The new zoning law ends six months of debate at the council over whether the city should continue to protect small manufacturers and artists or allow other businesses that could potentially drive up rents and force others to leave for cheaper places like Oakland.
As part of the new zoning law, the council agreed to limit research and development firms to 270,000 square feet in areas the city calls "protected spaces" where artists and small manufacturers work. The limit will expire in five years and the city will make a report on the effects that research and development firms have on other companies after 50,000 square feet has been filled.
That limitation was first proposed by a group called the West Berkeley Artisans and Industrial Companies Association which wanted a 100,000 square foot cap.

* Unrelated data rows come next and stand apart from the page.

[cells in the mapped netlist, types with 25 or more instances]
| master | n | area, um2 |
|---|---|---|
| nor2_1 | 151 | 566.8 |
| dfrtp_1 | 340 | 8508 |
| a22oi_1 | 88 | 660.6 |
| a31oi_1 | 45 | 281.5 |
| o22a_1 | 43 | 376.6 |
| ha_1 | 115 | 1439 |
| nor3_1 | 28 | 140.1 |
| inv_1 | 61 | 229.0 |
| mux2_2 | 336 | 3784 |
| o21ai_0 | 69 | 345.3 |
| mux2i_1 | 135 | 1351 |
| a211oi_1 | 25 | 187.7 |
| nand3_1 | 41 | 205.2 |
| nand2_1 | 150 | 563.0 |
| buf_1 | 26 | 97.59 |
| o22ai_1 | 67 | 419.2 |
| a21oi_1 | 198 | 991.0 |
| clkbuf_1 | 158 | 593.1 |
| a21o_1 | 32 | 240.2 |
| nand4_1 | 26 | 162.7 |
<file path="src/rtl/accum_alu_pkg.sv">
package accum_alu_pkg;

  localparam int DATA_W = 8;
  localparam int OP_W   = 4;

  localparam logic [OP_W-1:0] OP_ADD  = 4'h0;
  localparam logic [OP_W-1:0] OP_SUB  = 4'h1;
  localparam logic [OP_W-1:0] OP_AND  = 4'h2;
  localparam logic [OP_W-1:0] OP_OR   = 4'h3;
  localparam logic [OP_W-1:0] OP_XOR  = 4'h4;
  localparam logic [OP_W-1:0] OP_COM  = 4'h5;
  localparam logic [OP_W-1:0] OP_ROR  = 4'h6;
  localparam logic [OP_W-1:0] OP_ROL  = 4'h7;
  localparam logic [OP_W-1:0] OP_SWAP = 4'h8;

  typedef enum logic [3:0] {
    RES_SUM,
    RES_AND,
    RES_OR,
    RES_XOR,
    RES_COM,
    RES_ROR,
    RES_ROL,
    RES_SWAP,
    RES_PASS
  } resSel_e;

  typedef enum logic [1:0] {
    CY_KEEP,
    CY_ADDER,
    CY_LSB,
    CY_MSB
  } cySel_e;

  typedef struct packed {
    resSel_e resSel;
    cySel_e  cySel;
    logic    invertB;
  } aluStrobes_t;

endpackage

</file>
<file path="src/rtl/accum_alu_ctrl.sv">
module accum_alu_ctrl
  import accum_alu_pkg::*;
(
  input  logic [OP_W-1:0] opSel,
  output aluStrobes_t     strobes
);

  always_comb begin
    strobes.resSel  = RES_PASS;
    strobes.cySel   = CY_KEEP;
    strobes.invertB = 1'b0;
    unique case (opSel)
      OP_ADD: begin
        strobes.resSel = RES_SUM;
        strobes.cySel  = CY_ADDER;
      end
      OP_SUB: begin
        strobes.resSel  = RES_SUM;
        strobes.cySel   = CY_ADDER;
        strobes.invertB = 1'b1;
      end
      OP_AND:  strobes.resSel = RES_AND;
      OP_OR:   strobes.resSel = RES_OR;
      OP_XOR:  strobes.resSel = RES_XOR;
      OP_COM:  strobes.resSel = RES_COM;
      OP_ROR: begin
        strobes.resSel = RES_ROR;
        strobes.cySel  = CY_LSB;
      end
      OP_ROL: begin
        strobes.resSel = RES_ROL;
        strobes.cySel  = CY_MSB;
      end
      OP_SWAP: strobes.resSel = RES_SWAP;
      default: begin
        strobes.resSel = RES_PASS;
        strobes.cySel  = CY_KEEP;
      end
    endcase
  end

  // only the subtract path inverts B
  always_comb begin
    a_r2_invert_only_sub : assert (!strobes.invertB || opSel == OP_SUB)
      else $error("invertB raised for op %h", opSel);
  end

endmodule

</file>
<file path="src/rtl/accum_alu_datapath.sv">
module accum_alu_datapath
  import accum_alu_pkg::*;
#(
  parameter int WIDTH = DATA_W
) (
  input  aluStrobes_t      strobes,
  input  logic [WIDTH-1:0] opA,
  input  logic [WIDTH-1:0] opB,
  input  logic             cyIn,
  output logic [WIDTH-1:0] res,
  output logic             cyOut,
  output logic             zero
);

  localparam int HALF = WIDTH / 2;

  logic [WIDTH-1:0] bEff;
  logic [WIDTH:0]   sumWide;
  logic [WIDTH-1:0] swapped;

  assign bEff    = strobes.invertB ? ~opB : opB;
  assign sumWide = {1'b0, opA} + {1'b0, bEff} + {{WIDTH{1'b0}}, strobes.invertB};

  generate
    if (WIDTH % 2 == 0) begin : g_swapEven
      assign swapped = {opA[HALF-1:0], opA[WIDTH-1:HALF]};
    end else begin : g_swapOdd
      assign swapped = opA;
    end
  endgenerate

  always_comb begin
    unique case (strobes.resSel)
      RES_SUM:  res = sumWide[WIDTH-1:0];
      RES_AND:  res = opA & opB;
      RES_OR:   res = opA | opB;
      RES_XOR:  res = opA ^ opB;
      RES_COM:  res = ~opA;
      RES_ROR:  res = {cyIn, opA[WIDTH-1:1]};
      RES_ROL:  res = {opA[WIDTH-2:0], cyIn};
      RES_SWAP: res = swapped;
      default:  res = opA;
    endcase
  end

  always_comb begin
    unique case (strobes.cySel)
      CY_ADDER: cyOut = sumWide[WIDTH];
      CY_LSB:   cyOut = opA[0];
      CY_MSB:   cyOut = opA[WIDTH-1];
      default:  cyOut = cyIn;
    endcase
  end

  assign zero = (res == '0);

  // a nonzero result never reports zero
  always_comb begin
    a_r8_zero_vs_bits : assert (!(zero && (|res)))
      else $error("zero flag with nonzero result %h", res);
  end

endmodule

</file>
<file path="src/rtl/accum_alu.sv">
module accum_alu
  import accum_alu_pkg::*;
(
  input  logic [OP_W-1:0]   opSel,
  input  logic [DATA_W-1:0] operandA,
  input  logic [DATA_W-1:0] operandB,
  input  logic              carryIn,
  output logic [DATA_W-1:0] result,
  output logic              carryOut,
  output logic              zeroFlag
);

  aluStrobes_t strobes;

  accum_alu_ctrl u_ctrl (
    .opSel   (opSel),
    .strobes (strobes)
  );

  accum_alu_datapath #(.WIDTH(DATA_W)) u_dp (
    .strobes (strobes),
    .opA     (operandA),
    .opB     (operandB),
    .cyIn    (carryIn),
    .res     (result),
    .cyOut   (carryOut),
    .zero    (zeroFlag)
  );

  always_comb begin
    // right rotate moves bit 0 into carry
    if (opSel == OP_ROR) begin
      a_r5_ror_carry : assert (carryOut == operandA[0] && result[DATA_W-1] == carryIn)
        else $error("ror mismatch");
    end
    // left rotate moves the top bit into carry
    if (opSel == OP_ROL) begin
      a_r6_rol_carry : assert (carryOut == operandA[DATA_W-1] && result[0] == carryIn)
        else $error("rol mismatch");
    end
    // subtract carry is the no-borrow indication
    if (opSel == OP_SUB) begin
      a_r2_sub_noborrow : assert (carryOut == (operandA >= operandB))
        else $error("sub carry mismatch");
    end
    // carry-neutral codes preserve the incoming carry
    if (opSel >= OP_AND && opSel != OP_ROR && opSel != OP_ROL) begin
      a_r9_carry_kept : assert (carryOut == carryIn)
        else $error("carry not preserved for op %h", opSel);
    end
  end

endmodule

</file>
<file path="config.mk">
export PLATFORM = sky130hd
export DESIGN_NAME = accum_alu
export DESIGN_NICKNAME = d
export VERILOG_FILES = /design/src/rtl/accum_alu_pkg.sv /design/src/rtl/accum_alu_ctrl.sv /design/src/rtl/accum_alu_datapath.sv /design/src/rtl/accum_alu.sv
export SDC_FILE = /design/constraint.sdc
export NUM_CORES = 1
export LEC_CHECK = 0
export ABC_CLOCK_PERIOD_IN_PS = 5850
export BUFFER_PORTS_ARGS = -buffer_cell sky130_fd_sc_hd__buf_2
export CAP_MARGIN = 20
export CORE_ASPECT_RATIO = 1.4
export CORE_MARGIN = 1
export CORE_UTILIZATION = 40
export DETAILED_ROUTE_END_ITERATION = 10
export GPL_TIMING_DRIVEN = 1
export PLACE_DENSITY = 0.64
export SYNTH_ARGS = -nofsm -noshare
export SYNTH_HDL_FRONTEND = slang
export SYNTH_SLANG_ARGS = --single-unit
</file>
<file path="constraint.sdc">
create_clock -name vclk -period 5.85
set_clock_uncertainty 0.2 [all_clocks]
set_input_delay 0.585 -clock vclk [all_inputs]
set_output_delay 0.585 -clock vclk [all_outputs]
set_load 0.01 [all_outputs]
</file>
==> metrics.cfg <==
[floorplanning]
rows = 26
die_h_um = 75.96
die_area_um2 = 4164
initial_core_util_pct = 42.14
die_x_um = 54.83
core_um2 = 3709
io_pins = 31

[route]
wl_met3_um = 268
totalWireLength_mm = 4.760
first_pass_iters = 4
dr_wl_met2_mm = 2.367
ant_nets = 0
met1_length_mm = 1.991
top_layer = met4
routedWlPerCell_um = 16.94
dr_total_vias = 1720
routed_via_density = 6.121
drt_iter0_drc = 60
drc_errors = 0

[synth]
yosysWarnings = 0
synth_nets = 268
synthesis.instances = 220
synth.distinct_cells = 58
syn_area_per_cell_um2 = 7.103
seq_area_frac_synth_pct = 0
netlist_area_um2 = 1563

[placed_design]
portBuffers = 31
place_area_um2 = 1685
dpl.hpwl_mm = 3.737
globalplace.congestion = 0.9149
dp.cells = 281

[layout]
finalNetCount = 289
syn_to_final_growth_pct = 7.846
seq_area_um2 = 0
clock_buffers = 0
drive_gt1_share_pct = 17.99
seq_cells = 0
final_cells = 281
antennaDiodeCount = 0
stdcell_area_um2 = 1685

[worst_setup_path]
criticalPathCategory = in -> out
critPathSlowestCell = fa_1
crit_path_start_kind = input port
required_ns = 5.07
critPathArrivalTime_ns = 3.74
crit_path_cell_trace = buf_2 -> nor4b_2 -> buf_4 -> xnor2_1 -> inv_1 -> fa_1 -> nor2_1 -> a21oi_1 -> nor2_1 -> nor4b_2 -> o21bai_1 -> a221o_1 -> nor4_2 -> buf_2
startpoint = opSel[0]
worst_setup_path_end_kind = output port
slowest_delay_ns = 0.51
critPathMaxFanout = 30

[run]
max-cap-violations = 0

[global_route]
track_usage_pct = 24.44
grt_overflow = 0
grt_pass1_wl_mm = 7.769
antenna_found_initial = 0
grt_max_degree = 36
grt_pass1_vias = 1621

[min_path]
min-delay-start = carryIn
holdCritPathClass = in -> out

[timing]
hold_viol = 0
holdWs_ns = 1.379
final.period_utilization_pct = 77.37
setup_violations = 0
slew_viol_final = 0
timing.fmax_mhz = 221.0
rsz0062_at_grt = false
slew_headroom_pct = 59.05
fin_setup_tns_ns = 0
worst_pin_slew_ns = 0.6143
min_period_ns = 4.526

[power]
total_power_mw = 0.1539
vdd_ir_drop_max_v = 0.00004427
powerDensity_nw_per_um2 = 91.30
p_leak_nw = 0.7760

[clocking]
post-cts-setup-buffers = 0
cts_resized = 0
cts_hold_buf = 0

[status]
status = finished clean

-- cell families (layout without fill, tap and decap cells) --
group | count (synthesis) | in the layout | synth area share, %
adders and majority gates | 27 | 27 | 22.10
buffers and inverters | 36 | 55 | 11.85
and+or+nand+nor | 67 | 67 | 22.98
xor gates and xnor gates | 11 | 11 | 6.165
muxes | 4 | 4 | 3.363
AOI/OAI and AO/OA | 75 | 75 | 33.55
-- worst max-delay path, delay by kind of cell --
| kind | cells | cell delay, ns |
|---|---|---|
| XOR/XNOR | 1 | 0.16 |
| buffers and inverters | 4 | 0.91 |
| AO/OA/AOI/OAI | 3 | 0.52 |
| AND/OR/NAND/NOR | 5 | 1.03 |
| adder cells (fa/ha/maj) | 1 | 0.51 |
-- metrics by stage --
stage | setup WS, ns | util (%)
after floorplan | 1.916 | -
after global placement | 1.366 | 45.45
after detailed placement | 1.355 | 45.45
after CTS | 1.351 | 45.45
after global routing | 1.063 | 45.45
final | 1.324 | 45.45
-- cells in the mapped netlist (4+ instances only) --
| cell | number | area share (%) |
|---|---|---|
| ha_1 | 26 | 21 |
| nand2_1 | 12 | 2.9 |
| a21oi_1 | 17 | 5.4 |
| buf_2 | 4 | 1.3 |
| buf_4 | 7 | 3.4 |
| xnor2_1 | 10 | 5.6 |
| inv_1 | 23 | 5.5 |
| o22ai_1 | 8 | 3.2 |
| nor3_1 | 4 | 1.3 |
| a31oi_1 | 4 | 1.6 |
| o21ai_1 | 4 | 1.3 |
| nor2_1 | 21 | 5.0 |
| o21a_1 | 4 | 1.9 |
| o21ai_0 | 10 | 3.2 |
| nor2b_1 | 5 | 2.0 |
-- layer usage --
layer,track usage [%],up-vias
met5,0,-
met4,5.897,0
met3,0.2008,12
met2,40.48,83
met1,33.57,775
li1,-,850
-- final timing paths --
kind	endpoint	slack [ns]	cells after the start
hold / removal	carryOut	1.38	4
setup / recovery	zeroFlag	1.32	14
-- final cells by class --
cell class         instances  area (µm²)
inverters                 23       86.33
multi-input cells        184        1384
fillers                  432        2023
well taps                 42       52.55
repair buffers            32       162.7
-- placed cells by master, fill, tap and decap left out, types with 5 or more instances in the layout --
cell type  instances
buf_2             31
ha_1              26
inv_1             23
nor2_1            21
a21oi_1           17
nand2_1           12
xnor2_1           10
o21ai_0           10
o22ai_1            8
nor2b_1            5
-- power breakdown --
group | switching [mW] | total [mW] | internal [mW]
clock | 0 | 0 | 0
combinational | 0.0920 | 0.154 | 0.0619
sequential | 0 | 0 | 0
total | 0.0920 | 0.154 | 0.0619
Power figures use the tool's default switching activity.
File: src/rtl/tmr8_presc.sv
`timescale 1ns/1ps
module tmr8_presc #(
  parameter int W  = 8,
  parameter int PW = 8,
  parameter int SW = 3
)(
  input  logic          clk,
  input  logic          rst_n,
  input  logic          cyc_en,
  input  logic          smp_mid,
  input  logic          smp_end,
  input  logic          ext_pin,
  input  logic          sleep,
  input  logic          cnt_wr,
  input  logic [W-1:0]  cnt_wdata,
  input  logic          ctl_wr,
  input  logic [SW+3:0] ctl_wdata,
  input  logic          flag_wr,
  input  logic          flag_wdata,
  input  logic          wdt_clr,
  input  logic          wdt_tick,
  output logic [W-1:0]  count,
  output logic          ovf_flag,
  output logic          irq,
  output logic          wdt_out
);
  localparam int CW    = SW + 4;
  localparam int B_OWN = SW;
  localparam int B_EDG = SW + 1;
  localparam int B_SRC = SW + 2;
  localparam int B_IE  = SW + 3;

  logic [CW-1:0] ctl;
  logic [W-1:0]  cnt;
  logic [PW-1:0] pre;
  logic [1:0]    inh;
  logic          sig_d, sync_q, flag;

  wire [SW-1:0] ps   = ctl[SW-1:0];
  wire          own  = ctl[B_OWN];
  wire          edg  = ctl[B_EDG];
  wire          src  = ctl[B_SRC];
  wire          ie   = ctl[B_IE];

  wire          strobe   = smp_mid | smp_end;
  wire          sig      = ext_pin ^ edg;
  wire [PW-1:0] mask_t   = ~(({PW{1'b1}} << ps) << 1);
  wire [PW-1:0] mask_w   = ~({PW{1'b1}} << ps);
  wire          pre_out  = own ? sig : pre[ps];
  wire          ext_tick = strobe & pre_out & ~sync_q;
  wire          int_tick = cyc_en & (own | (&(pre | ~mask_t)));
  wire          adv      = (src ? ext_tick : int_tick) & ~sleep & (inh == 2'd0) & ~cnt_wr;
  wire          ovf      = adv & (&cnt);
  wire          pre_clr  = own ? wdt_clr : cnt_wr;
  wire          pre_step = own ? wdt_tick : (~sleep & (src ? (sig & ~sig_d) : cyc_en));

  always_ff @(posedge clk or negedge rst_n) begin
    if (!rst_n) begin
      ctl    <= '0;
      cnt    <= '0;
      pre    <= '0;
      inh    <= 2'd0;
      sig_d  <= 1'b0;
      sync_q <= 1'b0;
      flag   <= 1'b0;
    end else begin
      sig_d <= sig;
      if (ctl_wr) ctl <= ctl_wdata;
      if (strobe) sync_q <= pre_out;
      if (pre_clr) pre <= '0;
      else if (pre_step) pre <= pre + PW'(1);
      if (cnt_wr) cnt <= cnt_wdata;
      else if (adv) cnt <= cnt + W'(1);
      if (cnt_wr) inh <= 2'd2;
      else if (cyc_en && inh != 2'd0) inh <= inh - 2'd1;
      if (ovf) flag <= 1'b1;
      else if (flag_wr) flag <= flag_wdata;
    end
  end

  assign count    = cnt;
  assign ovf_flag = flag;
  assign irq      = flag & ie;
  assign wdt_out  = wdt_tick & (~own | (&(pre | ~mask_w)));

  // the count moves only by 0 or +1 without a write
  a_r1_step_one: assert property (@(posedge clk) disable iff (!rst_n)
    !cnt_wr |=> (count == $past(count) || count == $past(count) + W'(1)));
  // inhibit window holds the count
  a_r3_inhibit_hold: assert property (@(posedge clk) disable iff (!rst_n)
    (inh != 2'd0 && !cnt_wr) |=> $stable(count));
  // a wrap without a write leaves the flag set
  a_r4_wrap_sets_flag: assert property (@(posedge clk) disable iff (!rst_n)
    (!cnt_wr && count == {W{1'b1}}) ##1 (count == '0) |-> ovf_flag);
  // the flag only drops through a flag write
  a_r4_clear_by_write: assert property (@(posedge clk) disable iff (!rst_n)
    $fell(ovf_flag) |-> $past(flag_wr));
  // no request without the flag
  a_r5_irq_needs_flag: assert property (@(posedge clk) disable iff (!rst_n)
    irq |-> ovf_flag);
  // sleep freezes the count
  a_r6_sleep_hold: assert property (@(posedge clk) disable iff (!rst_n)
    (sleep && !cnt_wr) |=> $stable(count));
  // postscaler output only on a base tick
  a_r8_wdt_on_tick: assert property (@(posedge clk) disable iff (!rst_n)
    wdt_out |-> wdt_tick);
endmodule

In seeking to remove the protectionist language from Berkeley zoning law, the city's Office of Economic Development said the area lost 2,754 manufacturing jobs over the last 20 years.
"Instead of employment growth, there's been employment loss," said Dan Marks, director of planning and development during a City Council meeting in January.
"Protecting manufacturing space does not protect those jobs. We've had many Berkeley (research and development) startups move to other locations because they were unable to expand, and the building stock in the area has declined."
But at Tuesday night's meeting, small manufacturers opposed to removing their protections disagreed.
John Curl, co-owner of Heartwood Custom Woodworking on Eighth Street in Berkeley and a member of the artisans and industrial companies association, likened the protections for artists and manufacturers to protections of natural resources.
"If you destroy the fishing area, fishing is dead," Curl said. "And I'd like to remind you that many visionary people of the 20th Century have had protections. We believe there is going to be a movement of reindustrialization in the United States and we need to protect these spaces. To set it up so that all this space is deregulated in five years is dangerous."
Some of the six council members who voted for the new law and the complete deregulation of the area in five years said they did so reluctantly but did it in the spirit of compromise.
"I want a cap (on the amount of space allowed for research and development) and I don't want a sunset clause on it," said Council member Linda Maio whose district includes some of the industrial area. "But we're not going to get everything." Council member Susan Wengraf disagreed.
"I am ideologically opposed to a cap," Wengraf said. "I think it sends a bad message. This law represents a lot of hard work over a long period of time. But most importantly it is the beginning of a really exciting time to see what's possible in west Berkeley for innovation." Although he voted for the plan, Council member Max Anderson said he was not happy with deregulating the area.
"I have a deep concern about deregulating this thing five years out," Anderson said. "It throws open the whole thing at what may be a very critical point. We could have oligarchical or monopolistic behavior in this area. I don't think we're in a position to deregulate it."
Mayor Tom Bates said he is not in favor of limiting research and development to 270,000 square feet, but reminded the council it can make changes later if the sky falls.
"I don't think it's perfect but nothing is," Bates said. "And we can alter it if necessary. And we get a report after 50,000 square feet is converted so we can see how things are going."